- [Brief]: Whenever a line in the data holds the string "default", pull that line out.

(Collected data entries)

════════════════════

[src/rtl/ex_operand_forward.sv]
// ID/EX, EX/DM and DM/WB data pipeline registers with EX-stage operand forwarding.
// Forward selects are trusted as given; no register-number comparison happens here.
module ex_operand_forward #(
  parameter int DW  = 16,
  parameter int RAW = 5
) (
  input logic                clk,
  input logic                reset,
  ex_operand_forward_if.slave bus
);

  logic           ex_valid_q;
  logic [DW-1:0]  rf_a_q;
  logic [DW-1:0]  rf_b_q;
  logic [DW-1:0]  imm_q;
  logic           imm_sel_q;
  logic [1:0]     sel_a_q;
  logic [1:0]     sel_b_q;
  logic [DW-1:0]  exdm_q;
  logic           dm_valid_q;
  logic [DW-1:0]  wb_data_q;
  logic [RAW-1:0] wb_addr_q;
  logic           wb_en_q;

  logic [DW-1:0]  fwd_a;
  logic [DW-1:0]  fwd_b;

  always_ff @(posedge clk) begin
    if (reset) begin
      ex_valid_q <= 1'b0;
      rf_a_q     <= '0;
      rf_b_q     <= '0;
      imm_q      <= '0;
      imm_sel_q  <= 1'b0;
      sel_a_q    <= 2'b00;
      sel_b_q    <= 2'b00;
      exdm_q     <= '0;
      dm_valid_q <= 1'b0;
      wb_data_q  <= '0;
      wb_addr_q  <= '0;
      wb_en_q    <= 1'b0;
    end else begin
      // a stall inserts a bubble but keeps the fields, since decode is held upstream
      if (bus.stall) begin
        ex_valid_q <= 1'b0;
      end else begin
        ex_valid_q <= bus.dec_valid;
        rf_a_q     <= bus.rf_A;
        rf_b_q     <= bus.rf_B;
        imm_q      <= bus.imm;
        imm_sel_q  <= bus.imm_sel;
        sel_a_q    <= bus.mux_sel_A;
        sel_b_q    <= bus.mux_sel_B;
      end
      exdm_q     <= bus.alu_result;
      dm_valid_q <= ex_valid_q;
      wb_data_q  <= bus.mem_mux_sel_dm ? bus.dm_rdata : exdm_q;
      wb_addr_q  <= bus.RW_dm;
      wb_en_q    <= dm_valid_q && (bus.RW_dm != '0);
    end
  end

  always_comb begin
    fwd_a = rf_a_q;
    fwd_b = rf_b_q;
    case (sel_a_q)
      2'b01:   fwd_a = exdm_q;
      2'b10:   fwd_a = wb_data_q;
      default: fwd_a = rf_a_q;
    endcase
    case (sel_b_q)
      2'b01:   fwd_b = exdm_q;
      2'b10:   fwd_b = wb_data_q;
      default: fwd_b = rf_b_q;
    endcase
  end

  assign bus.op_a       = fwd_a;
  assign bus.store_data = fwd_b;
  assign bus.op_b       = imm_sel_q ? imm_q : fwd_b;
  assign bus.ex_valid   = ex_valid_q;
  assign bus.wb_data    = wb_data_q;
  assign bus.wb_addr    = wb_addr_q;
  assign bus.wb_en      = wb_en_q;

endmodule

[src/flat_wrapper.sv]
// flat-port wrapper written by rule: the top's interface ports become plain ports
module ex_operand_forward_flat 
#(
  parameter int DW  = 16,
  parameter int RAW = 5
)
  (clk, reset, bus_stall, bus_dec_valid, bus_rf_A, bus_rf_B, bus_imm, bus_imm_sel, bus_mux_sel_A, bus_mux_sel_B, bus_alu_result, bus_dm_rdata, bus_mem_mux_sel_dm, bus_RW_dm, bus_op_a, bus_op_b, bus_store_data, bus_ex_valid, bus_wb_data, bus_wb_addr, bus_wb_en);
  ex_operand_forward_if #(.DW(DW), .RAW(RAW)) bus_i ();
  input logic clk;
  input logic reset;
  input wire logic [$bits(bus_i.stall)-1:0] bus_stall;
  input wire logic [$bits(bus_i.dec_valid)-1:0] bus_dec_valid;
  input wire logic [$bits(bus_i.rf_A)-1:0] bus_rf_A;
  input wire logic [$bits(bus_i.rf_B)-1:0] bus_rf_B;
  input wire logic [$bits(bus_i.imm)-1:0] bus_imm;
  input wire logic [$bits(bus_i.imm_sel)-1:0] bus_imm_sel;
  input wire logic [$bits(bus_i.mux_sel_A)-1:0] bus_mux_sel_A;
  input wire logic [$bits(bus_i.mux_sel_B)-1:0] bus_mux_sel_B;
  input wire logic [$bits(bus_i.alu_result)-1:0] bus_alu_result;
  input wire logic [$bits(bus_i.dm_rdata)-1:0] bus_dm_rdata;
  input wire logic [$bits(bus_i.mem_mux_sel_dm)-1:0] bus_mem_mux_sel_dm;
  input wire logic [$bits(bus_i.RW_dm)-1:0] bus_RW_dm;
  output wire logic [$bits(bus_i.op_a)-1:0] bus_op_a;
  output wire logic [$bits(bus_i.op_b)-1:0] bus_op_b;
  output wire logic [$bits(bus_i.store_data)-1:0] bus_store_data;
  output wire logic [$bits(bus_i.ex_valid)-1:0] bus_ex_valid;
  output wire logic [$bits(bus_i.wb_data)-1:0] bus_wb_data;
  output wire logic [$bits(bus_i.wb_addr)-1:0] bus_wb_addr;
  output wire logic [$bits(bus_i.wb_en)-1:0] bus_wb_en;
  assign bus_i.stall = bus_stall;
  assign bus_i.dec_valid = bus_dec_valid;
  assign bus_i.rf_A = bus_rf_A;
  assign bus_i.rf_B = bus_rf_B;
  assign bus_i.imm = bus_imm;
  assign bus_i.imm_sel = bus_imm_sel;
  assign bus_i.mux_sel_A = bus_mux_sel_A;
  assign bus_i.mux_sel_B = bus_mux_sel_B;
  assign bus_i.alu_result = bus_alu_result;
  assign bus_i.dm_rdata = bus_dm_rdata;
  assign bus_i.mem_mux_sel_dm = bus_mem_mux_sel_dm;
  assign bus_i.RW_dm = bus_RW_dm;
  assign bus_op_a = bus_i.op_a;
  assign bus_op_b = bus_i.op_b;
  assign bus_store_data = bus_i.store_data;
  assign bus_ex_valid = bus_i.ex_valid;
  assign bus_wb_data = bus_i.wb_data;
  assign bus_wb_addr = bus_i.wb_addr;
  assign bus_wb_en = bus_i.wb_en;
  ex_operand_forward #(.DW(DW), .RAW(RAW)) u_core (.clk(clk), .reset(reset), .bus(bus_i));
endmodule
[config.mk]
export PLATFORM = sky130hd
export DESIGN_NAME = ex_operand_forward_flat
export DESIGN_NICKNAME = d
export VERILOG_FILES = /design/src/rtl/ex_operand_forward_if.sv /design/src/rtl/ex_operand_forward.sv /design/src/flat_wrapper.sv
export SDC_FILE = /design/constraint.sdc
export NUM_CORES = 1
export LEC_CHECK = 0
export BUFFER_PORTS_ARGS = -buffer_cell sky130_fd_sc_hd__buf_2
export CAP_MARGIN = 20
export CORE_MARGIN = 2
export CORE_UTILIZATION = 30
export DETAILED_ROUTE_END_ITERATION = 6
export GPL_ROUTABILITY_DRIVEN = 0
export PLACE_DENSITY_LB_ADDON = 0.15
export SYNTH_ARGS = -nofsm -noshare
export SYNTH_HDL_FRONTEND = slang
export SYNTH_SLANG_ARGS = --single-unit
[constraint.sdc]
create_clock -name clk -period 4.3 [get_ports clk]
set_input_delay 0.86 -clock clk [delete_from_list [all_inputs] [get_ports clk]]
set_output_delay 0.86 -clock clk [all_outputs]
set_load 0.01 [all_outputs]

════════════════════

- [Problem solution]:
      default: fwd_a = rf_a_q;
      default: fwd_b = rf_b_q;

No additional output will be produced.